Publication Date
2009
Categories
Tags period
Location
Clergy of the Society of Jesus who worked mostly in Japan. He was born in Enna, Sicily, in 1568, and died in Edo (Tokyo) on 4th December, 1623. When he was still a student he volunteered to missions in the Far East; he left Genoa in December 1591 and left Lisbon on 10th April, 1596. Carlo Spinola and Jerónimo de Angelis lived great adventures in Brazilian, Puerto-Rican and British territories. He finished his studies in Macau and reached Japan in July 1602. For about a year, he stayed in Arima and studied the Japanese language; in October 1603 he was at the Osaka residence, already administering confession in the Japanese language. Then he moved to the Fushimi residence, where he worked for eight consecutive years. On 11th December, 1611, he professed the four vows. In February 1613 he was in Miyako as consultant of the rector. In order to start a new mission he was sent to Suruga but, due to the incidents that lead to the final rupture process between bakufu and Christianity, the mission failed to inaugurate.
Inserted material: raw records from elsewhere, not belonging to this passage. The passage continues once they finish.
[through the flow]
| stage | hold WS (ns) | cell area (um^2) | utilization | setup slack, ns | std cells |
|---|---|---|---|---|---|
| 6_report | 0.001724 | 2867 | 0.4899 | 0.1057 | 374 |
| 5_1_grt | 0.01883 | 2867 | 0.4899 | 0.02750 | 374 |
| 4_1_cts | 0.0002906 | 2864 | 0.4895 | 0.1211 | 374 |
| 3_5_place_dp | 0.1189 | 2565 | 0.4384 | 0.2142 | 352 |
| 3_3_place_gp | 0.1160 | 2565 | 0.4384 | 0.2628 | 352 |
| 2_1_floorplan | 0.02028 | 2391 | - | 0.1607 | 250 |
$ cat config.mk
export PLATFORM = sky130hd
export DESIGN_NAME = ppw_pin_pulse_pwm
export DESIGN_NICKNAME = d
export VERILOG_FILES = /design/src/ppw_pkg.sv /design/src/ppw_time_if.sv /design/src/ppw_dsm.sv /design/src/ppw_pin_pulse_pwm.sv /design/src/ppw_tick.sv
export SDC_FILE = /design/constraint.sdc
export NUM_CORES = 1
export LEC_CHECK = 0
export BUFFER_PORTS_ARGS = -buffer_cell sky130_fd_sc_hd__buf_2
export CAP_MARGIN = 20
export CORE_ASPECT_RATIO = 0.8
export CORE_UTILIZATION = 55
export CTS_CLUSTER_SIZE = 40
export DETAILED_ROUTE_END_ITERATION = 16
export GPL_TIMING_DRIVEN = 0
export PLACE_DENSITY = 0.81
export SKIP_CTS_REPAIR_TIMING = 1
export SYNTH_ARGS = -nofsm -noshare
export SYNTH_HDL_FRONTEND = slang
export SYNTH_SLANG_ARGS = --single-unit
$ cat constraint.sdc
create_clock -name mclk_in -period 7.75 [get_ports mclk_in]
set_input_delay 0.775 -clock mclk_in [delete_from_list [all_inputs] [get_ports mclk_in]]
set_output_delay 0.775 -clock mclk_in [all_outputs]
set_load 0.02 [all_outputs]
$ cat src/ppw_pkg.sv
// ppw_pkg: constants and types for the pin pulse / modulation unit.
// assumes a single 20 MHz clock; all timing counts derive from it here.
package ppw_pkg;

  // pin and request field widths
  localparam int PIN_N  = 16;
  localparam int PIN_W  = 4;
  localparam int DUR_W  = 16;
  localparam int DUTY_W = 8;
  localparam int CYC_W  = 16;

  // times in ns, as specified
  localparam int CLK_PERIOD_NS = 50;
  localparam int TICK_NS       = 2000;
  localparam int PREP_NS       = 4000;
  localparam int SLOT_NS       = 4000;

  // least times round up to whole clock cycles
  localparam int TICK_CYC   = (TICK_NS + CLK_PERIOD_NS - 1) / CLK_PERIOD_NS;
  localparam int PREP_CYC   = (PREP_NS + CLK_PERIOD_NS - 1) / CLK_PERIOD_NS;
  localparam int SLOT_TICKS = SLOT_NS / TICK_NS;

  // divider and counter widths and terminal values
  localparam int DIV_W  = 6;
  localparam int PREP_W = 7;
  localparam int SUB_W  = 1;
  localparam logic [DIV_W-1:0]  TICK_LAST = DIV_W'(TICK_CYC - 1);
  localparam logic [PREP_W-1:0] PREP_LAST = PREP_W'(PREP_CYC - 1);
  localparam logic [SUB_W-1:0]  SUB_LAST  = SUB_W'(SLOT_TICKS - 1);

  // one modulation cycle is 255 slots of 4 us, about 1 ms
  localparam int SLOTS_PER_CYCLE = 255;
  localparam logic [DUTY_W-1:0] SLOT_IDX_LAST =
    DUTY_W'(SLOTS_PER_CYCLE - 1);
  localparam logic [DUTY_W:0]   DUTY_MOD = (DUTY_W + 1)'(SLOTS_PER_CYCLE);

  // sequencer states
  typedef enum logic [1:0] {
    ST_IDLE,
    ST_PREP,
    ST_HOLD,
    ST_PWM
  } ppw_state_t;

endpackage

$ cat src/ppw_time_if.sv
// ppw_time_if: timebase and duty modulator signals shared in the block.
// assumes all users sit on the same clock as the sequencer.
`timescale 1ns/100ps
`default_nettype none
interface ppw_time_if;
  logic                         restart;
  logic                         tick_2us;
  logic                         slot_4us;
  logic [ppw_pkg::DUTY_W-1:0]   duty;
  logic                         level;

  modport timer (input restart, output tick_2us, slot_4us);
  modport dsm   (input restart, slot_4us, duty, output level);
  modport ctrl  (output restart, duty, input tick_2us, slot_4us, level);
endinterface // ppw_time_if
`default_nettype wire
$ cat src/ppw_dsm.sv
// ppw_dsm: duty error accumulator, picks high or low for each 4 us slot.
// assumes duty holds steady between restarts.
`timescale 1ns/100ps
`default_nettype none
module ppw_dsm (
  // clock and reset
  input  wire logic   mclk_in,
  input  wire logic   rst_n_in,
  // slot strobe, duty and level
  ppw_time_if.dsm     tif
);
  logic [ppw_pkg::DUTY_W-1:0] acc_reg;
  logic [ppw_pkg::DUTY_W-1:0] acc_next;
  logic                       level_reg;
  logic                       level_next;
  wire                        step_w;
  wire [ppw_pkg::DUTY_W-1:0]  base_w;
  wire [ppw_pkg::DUTY_W:0]    sum_w;
  wire                        hit_w;

  // restart acts as the first step so slot 0 already carries its level
  assign step_w   = tif.restart || tif.slot_4us;
  assign base_w   = tif.restart ? '0 : acc_reg;
  assign sum_w    = {1'b0, base_w} + {1'b0, tif.duty};
  assign hit_w    = (sum_w >= ppw_pkg::DUTY_MOD);
  assign acc_next = hit_w ? ppw_pkg::DUTY_W'(sum_w - ppw_pkg::DUTY_MOD)
                          : sum_w[ppw_pkg::DUTY_W-1:0];
  assign level_next = hit_w;
  assign tif.level  = level_reg;

  always_ff @(posedge mclk_in) begin
    if (!rst_n_in) begin
      acc_reg   <= '0;
      level_reg <= 1'b0;
    end else if (step_w) begin
      acc_reg   <= acc_next;
      level_reg <= level_next;
    end
  end
endmodule // ppw_dsm
`default_nettype wire

$ cat src/ppw_pin_pulse_pwm.sv
// ppw_pin_pulse_pwm: single pulse and duty-modulation burst on 16 pins.
// assumes requests from the core on mclk_in; pads are asynchronous.
// Operation
// - pulse takes pin 0..15 and length 0..65535 in 2 us ticks
// - pulse sets pin to output, inverts latch, waits, inverts it back
// - after a pulse the pin stays an output
// - latch value at request picks the pulse polarity
// - driver turns on at once; short preparation before first inversion
// - burst takes pin, duty 0..255, cycles 0..65535, drives pin as output
// - high fraction over each cycle equals duty over 255
// - each cycle lasts about one millisecond
// - burst is a stream of 4 us high/low slots, not one split
// - at end of burst the pin returns to input
`timescale 1ns/100ps
`default_nettype none
module ppw_pin_pulse_pwm (
  // clock and reset
  input  wire logic                        mclk_in,
  input  wire logic                        rst_n_in,
  // requests from the core
  input  wire logic                        pulse_start_in,
  input  wire logic                        pwm_start_in,
  input  wire logic [ppw_pkg::PIN_W-1:0]   pin_sel_in,
  input  wire logic [ppw_pkg::DUR_W-1:0]   duration_in,
  input  wire logic [ppw_pkg::DUTY_W-1:0]  duty_in,
  input  wire logic [ppw_pkg::CYC_W-1:0]   cycles_in,
  // direct writes to direction and latch bits
  input  wire logic                        dir_wr_in,
  input  wire logic [ppw_pkg::PIN_N-1:0]   dir_wdata_in,
  input  wire logic                        out_wr_in,
  input  wire logic [ppw_pkg::PIN_N-1:0]   out_wdata_in,
  // status
  output logic                             busy_out,
  output logic                             done_out,
  output logic [ppw_pkg::PIN_N-1:0]        pin_direction_bits_out,
  output logic [ppw_pkg::PIN_N-1:0]        pin_output_latch_bits_out,
  output logic [ppw_pkg::PIN_N-1:0]        pin_input_sample_bits_out,
  // pads
  input  wire logic [ppw_pkg::PIN_N-1:0]   pin_pad_in,
  output logic [ppw_pkg::PIN_N-1:0]        pin_pad_out,
  output logic [ppw_pkg::PIN_N-1:0]        pin_pad_oe_out
);
  ppw_pkg::ppw_state_t               state_reg;
  ppw_pkg::ppw_state_t               state_next;
  logic [ppw_pkg::PIN_W-1:0]         pin_reg;
  logic [ppw_pkg::PIN_W-1:0]         pin_next;
  logic                              pol_reg;
  logic                              pol_next;
  logic [ppw_pkg::DUR_W-1:0]         dur_reg;
  logic [ppw_pkg::DUR_W-1:0]         dur_next;
  logic [ppw_pkg::PREP_W-1:0]        prep_reg;
  logic [ppw_pkg::PREP_W-1:0]        prep_next;
  logic [ppw_pkg::DUTY_W-1:0]        duty_reg;
  logic [ppw_pkg::DUTY_W-1:0]        duty_next;
  logic [ppw_pkg::CYC_W-1:0]         cyc_reg;
  logic [ppw_pkg::CYC_W-1:0]         cyc_next;
  logic [ppw_pkg::DUTY_W-1:0]        slot_reg;
  logic [ppw_pkg::DUTY_W-1:0]        slot_next;
  logic [ppw_pkg::PIN_N-1:0]         dir_reg;
  logic [ppw_pkg::PIN_N-1:0]         dir_next;
  logic [ppw_pkg::PIN_N-1:0]         latch_reg;
  logic [ppw_pkg::PIN_N-1:0]         latch_next;
  logic [ppw_pkg::PIN_N-1:0]         pad_reg;
  logic [ppw_pkg::PIN_N-1:0]         pad_next;
  logic [ppw_pkg::PIN_N-1:0]         oe_reg;
  logic [ppw_pkg::PIN_N-1:0]         sync1_reg;
  logic [ppw_pkg::PIN_N-1:0]         sync2_reg;
  logic                              done_reg;
  logic                              done_next;

  ppw_time_if tif ();

  ppw_tick u_tick (
    .mclk_in  (mclk_in),
    .rst_n_in (rst_n_in),
    .tif      (tif)
  );

  ppw_dsm u_dsm (
    .mclk_in  (mclk_in),
    .rst_n_in (rst_n_in),
    .tif      (tif)
  );

  // request decode; a pulse request wins over a burst request
  wire idle_w      = (state_reg == ppw_pkg::ST_IDLE);
  wire take_pulse  = idle_w && pulse_start_in;
  wire take_pwm    = idle_w && pwm_start_in && !pulse_start_in;
  wire any_take    = take_pulse || take_pwm;
  wire dir_wr_ok   = idle_w && dir_wr_in && !any_take;
  wire out_wr_ok   = idle_w && out_wr_in && !any_take;
  wire [ppw_pkg::PIN_N-1:0] req_mask = ppw_pkg::PIN_N'(1) << pin_sel_in;
  wire [ppw_pkg::PIN_N-1:0] sel_mask = ppw_pkg::PIN_N'(1) << pin_reg;
  wire req_latch   = latch_reg[pin_sel_in];

  // sequence events
  wire in_prep     = (state_reg == ppw_pkg::ST_PREP);
  wire in_hold     = (state_reg == ppw_pkg::ST_HOLD);
  wire in_pwm      = (state_reg == ppw_pkg::ST_PWM);
  wire prep_done   = in_prep && (prep_reg == ppw_pkg::PREP_LAST);
  wire pulse_zero  = prep_done && (dur_reg == '0);
  wire first_flip  = prep_done && (dur_reg != '0);
  wire hold_tick   = in_hold && tif.tick_2us;
  wire hold_end    = hold_tick && (dur_reg == ppw_pkg::DUR_W'(1));
  wire pwm_slot    = in_pwm && tif.slot_4us;
  wire cycle_end   = pwm_slot && (slot_reg == ppw_pkg::SLOT_IDX_LAST);
  wire pwm_end     = in_pwm && ((cyc_reg == '0) ||
                     (cycle_end && (cyc_reg == ppw_pkg::CYC_W'(1))));

  // timebase restarts at the end of preparation and at burst start
  assign tif.restart = prep_done || take_pwm;
  assign tif.duty    = take_pwm ? duty_in : duty_reg;

  // next state
  always_comb begin
    state_next = state_reg;
    case (state_reg)
      ppw_pkg::ST_IDLE: begin
        if (take_pulse)
          state_next = ppw_pkg::ST_PREP;
        else if (take_pwm)
          state_next = ppw_pkg::ST_PWM;
      end
      ppw_pkg::ST_PREP: begin
        if (pulse_zero)
          state_next = ppw_pkg::ST_IDLE;
        else if (prep_done)
          state_next = ppw_pkg::ST_HOLD;
      end
      ppw_pkg::ST_HOLD: begin
        if (hold_end)
          state_next = ppw_pkg::ST_IDLE;
      end
      ppw_pkg::ST_PWM: begin
        if (pwm_end)
          state_next = ppw_pkg::ST_IDLE;
      end
      default: state_next = ppw_pkg::ST_IDLE;
    endcase
  end

  // request capture and counters
  assign pin_next  = any_take ? pin_sel_in : pin_reg;
  assign pol_next  = take_pulse ? req_latch : pol_reg;
  assign dur_next  = take_pulse ? duration_in :
                     (hold_tick ? dur_reg - 1'b1 : dur_reg);
  assign prep_next = in_prep ? prep_reg + 1'b1 : '0;
  assign duty_next = take_pwm ? duty_in : duty_reg;
  assign cyc_next  = take_pwm ? cycles_in :
                     (cycle_end ? cyc_reg - 1'b1 : cyc_reg);
  assign slot_next = take_pwm ? '0 :
                     (cycle_end ? '0 :
                     (pwm_slot ? slot_reg + 1'b1 : slot_reg));

  // direction: set on any request, cleared by a finished burst or by a direct write while idle
  assign dir_next = any_take  ? (dir_reg | req_mask) :
                    pwm_end   ? (dir_reg & ~sel_mask) :
                    dir_wr_ok ? dir_wdata_in : dir_reg;

  // latch: inverted twice around the timed pulse
  assign latch_next = (first_flip || hold_end) ? (latch_reg ^ sel_mask) :
                      out_wr_ok ? out_wdata_in : latch_reg;

  // pad drive: latch, or the slot level on the burst pin
  assign pad_next = in_pwm ? ((latch_reg & ~sel_mask) |
                             (tif.level ? sel_mask : '0))
                           : latch_reg;
  assign done_next = !idle_w && (state_next == ppw_pkg::ST_IDLE);

  always_ff @(posedge mclk_in) begin
    if (!rst_n_in) begin
      state_reg <= ppw_pkg::ST_IDLE;
      pin_reg   <= '0;
      pol_reg   <= 1'b0;
      dur_reg   <= '0;
      prep_reg  <= '0;
      duty_reg  <= '0;
      cyc_reg   <= '0;
      slot_reg  <= '0;
      done_reg  <= 1'b0;
    end else begin
      state_reg <= state_next;
      pin_reg   <= pin_next;
      pol_reg   <= pol_next;
      dur_reg   <= dur_next;
      prep_reg  <= prep_next;
      duty_reg  <= duty_next;
      cyc_reg   <= cyc_next;
      slot_reg  <= slot_next;
      done_reg  <= done_next;
    end
  end

  // pin state; pads are registered together so drive and level align
  always_ff @(posedge mclk_in) begin
    if (!rst_n_in) begin
      dir_reg   <= '0;
      latch_reg <= '0;
      pad_reg   <= '0;
      oe_reg    <= '0;
    end else begin
      dir_reg   <= dir_next;
      latch_reg <= latch_next;
      pad_reg   <= pad_next;
      oe_reg    <= dir_reg;
    end
  end

  // pad inputs pass two flip-flops
  always_ff @(posedge mclk_in) begin
    if (!rst_n_in) begin
      sync1_reg <= '0;
      sync2_reg <= '0;
    end else begin
      sync1_reg <= pin_pad_in;
      sync2_reg <= sync1_reg;
    end
  end

  assign busy_out                  = !idle_w;
  assign done_out                  = done_reg;
  assign pin_direction_bits_out    = dir_reg;
  assign pin_output_latch_bits_out = latch_reg;
  assign pin_input_sample_bits_out = sync2_reg;
  assign pin_pad_out               = pad_reg;
  assign pin_pad_oe_out            = oe_reg;

  // checking: high slots seen in the current modulation cycle
  logic [ppw_pkg::DUTY_W-1:0] hi_cnt_reg;
  always_ff @(posedge mclk_in) begin
    if (!rst_n_in || take_pwm || cycle_end)
      hi_cnt_reg <= '0;
    else if (pwm_slot && tif.level)
      hi_cnt_reg <= hi_cnt_reg + 1'b1;
  end
endmodule // ppw_pin_pulse_pwm
`default_nettype wire

$ cat src/ppw_tick.sv
// ppw_tick: divides the system clock into 2 us ticks and 4 us slots.
// assumes restart comes from the sequencer on the same clock.
`timescale 1ns/100ps
`default_nettype none
module ppw_tick (
  // clock and reset
  input  wire logic   mclk_in,
  input  wire logic   rst_n_in,
  // timebase
  ppw_time_if.timer   tif
);
  logic [ppw_pkg::DIV_W-1:0] div_reg;
  logic [ppw_pkg::DIV_W-1:0] div_next;
  logic [ppw_pkg::SUB_W-1:0] sub_reg;
  logic [ppw_pkg::SUB_W-1:0] sub_next;
  wire                       tick_w;

  assign tick_w       = (div_reg == ppw_pkg::TICK_LAST) && !tif.restart;
  assign tif.tick_2us = tick_w;
  assign tif.slot_4us = tick_w && (sub_reg == ppw_pkg::SUB_LAST);
  assign div_next = (tif.restart || tick_w) ? '0 : div_reg + 1'b1;
  assign sub_next = tif.restart ? '0 : (tick_w ? sub_reg + 1'b1 : sub_reg);

  always_ff @(posedge mclk_in) begin
    if (!rst_n_in) begin
      div_reg <= '0;
      sub_reg <= '0;
    end else begin
      div_reg <= div_next;
      sub_reg <= sub_next;
    end
  end
endmodule // ppw_tick
`default_nettype wire
==> src/design/flash_prot_map.svh <==
/*
  Constants for the flash protect and unlock controller: register offsets,
  key codes, geometry and timing. Assumes inclusion by bare name.
*/
// Functional notes
// With the write-permit option bit at 0, user program, page erase and mass erase are all refused; the code does not gate debug mass erase.
// With the write-permit option bit at 1, program and erase are allowed subject to the other locks.
// Every reset leaves the controller locked with no active page.
// Software unlocks by writing page select, then 73h and 8ch to control in two consecutive writes.
// A second page-select write after the keys activates the page if it matches, else relocks.
// With a page active, control write 95h erases that page only if its sector is unprotected.
// With a page active, any other control value relocks without an operation.
// Mass erase is never started by a control write; only the debug port may start it.
// With a page active, a byte write inside that page programs it and the page stays active.
// Any control write after byte programming began deactivates the page and relocks.
// Flash has at most 8 sectors of one eighth each, but never smaller than a page; the code uses 8 sectors of 256 bytes, half a 512-byte page.
// A protected sector cannot be programmed or erased and user code cannot unprotect it; the code does not block debug mass erase of protected sectors.
// Every reset clears sector protection.
// Sector protect shares its address with page select, selected by a prior control write.
// Software must load the 16-bit flash frequency value in kHz before program or erase.
// Writing 1 to a protect bit sets it; writing 0 has no effect.
// A dedicated control code selects the protect view; any other control write selects page select.
`ifndef FLASH_PROT_MAP_SVH
`define FLASH_PROT_MAP_SVH

`define OFS_CTRL 12'h000
`define OFS_PAGE_PROT 12'h004
`define OFS_FREQ_HI 12'h008
`define OFS_FREQ_LO 12'h00c
`define OFS_STATUS 12'h010
`define OFS_PROG 12'h014

`define KEY_FIRST 8'h73
`define KEY_SECOND 8'h8c
`define CODE_PAGE_ERASE 8'h95
`define CODE_PROT_VIEW 8'h5e

`define FLASH_BYTES 32'd2048
`define PAGE_BYTES 32'd512
`define ADDR_W 11
`define PAGE_W 2
`define SECTOR_COUNT 8

// time per operation in microseconds, scaled by the loaded kHz value
`define PROG_TIME_US 32'd40
`define ERASE_TIME_US 32'd10000
`define STATUS_BUSY_BIT 0
`define STATUS_ACTIVE_BIT 1
`define STATUS_PROT_VIEW_BIT 2
`define STATUS_REFUSED_BIT 3

`endif

==> src/design/flash_prot_pkg.sv <==
/*
  Types of the flash protect and unlock controller.
  Assumes flash_prot_map.svh for the figures.
*/
`include "flash_prot_map.svh"
package flash_prot_pkg;
  typedef enum logic [2:0] {
    ST_LOCKED = 3'b000,
    ST_KEY1 = 3'b001,
    ST_KEY2 = 3'b010,
    ST_ACTIVE = 3'b011,
    ST_PROGRAMMED = 3'b100
  } lock_state_t;

  typedef struct packed {
    logic go;
    logic erase;
    logic mass;
    logic [`ADDR_W-1:0] addr;
    logic [7:0] data;
  } flash_cmd_t;

  typedef struct packed {
    logic [7:0] prdata;
    logic [`PAGE_W-1:0] page_first;
    lock_state_t state;
    logic prot_view;
    logic [`SECTOR_COUNT-1:0] sector_prot;
    logic [7:0] freq_hi_hold;
    logic [15:0] freq_khz;
    logic refused;
    flash_cmd_t cmd;
  } ctrl_state_t;
endpackage
File: config.mk
export PLATFORM = sky130hd
export DESIGN_NAME = gptc_top
export DESIGN_NICKNAME = d
export VERILOG_FILES = /design/src/rtl/gptc_pkg.sv /design/src/rtl/gptc_unit.sv /design/src/rtl/gptc_top.sv
export SDC_FILE = /design/constraint.sdc
export NUM_CORES = 1
export LEC_CHECK = 0
export ABC_CLOCK_PERIOD_IN_PS = 3650
export BUFFER_PORTS_ARGS = -buffer_cell sky130_fd_sc_hd__buf_2
export CORE_MARGIN = 2
export CORE_UTILIZATION = 37
export DETAILED_ROUTE_END_ITERATION = 8
export SKIP_CTS_REPAIR_TIMING = 1
export SYNTH_ARGS = -nofsm -noshare
export SYNTH_HDL_FRONTEND = slang
export SYNTH_SLANG_ARGS = --single-unit
File: constraint.sdc
create_clock -name mclk -period 3.65 [get_ports mclk]
set_clock_uncertainty 0.15 [all_clocks]
set_input_delay 0 -clock mclk [delete_from_list [all_inputs] [get_ports mclk]]
set_output_delay 0 -clock mclk [all_outputs]
set_load 0.005 [all_outputs]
When of the expulsion edict he went to Nagasaki, but managed to stay in Japan and from 1615 on he worked permanently on the north of the country, having based his activity in Sendai and visited mostly the provinces of Mutsu, Kai and Sado; it's worth mentioning that he was the first European to set foot on the Hokkaido Island. He was burned alive in Edo (Tokyo).

Bibliography:
Monumenta Historica Japoniae, dir. de Josef Franz Schütte S. J., Roma, Institutum Historicum Societatis Iesu, 1975. COSTA, João Paulo Oliveira e, O Cristianismo no Japão e o Episcopado de D. Luís de Cerqueira, dissertação de doutoramento em História apresentada à Faculdade de Ciências Sociais e Humanas da Universidade Nova de Lisboa, Lisboa, 1998 (texto fotocopiado).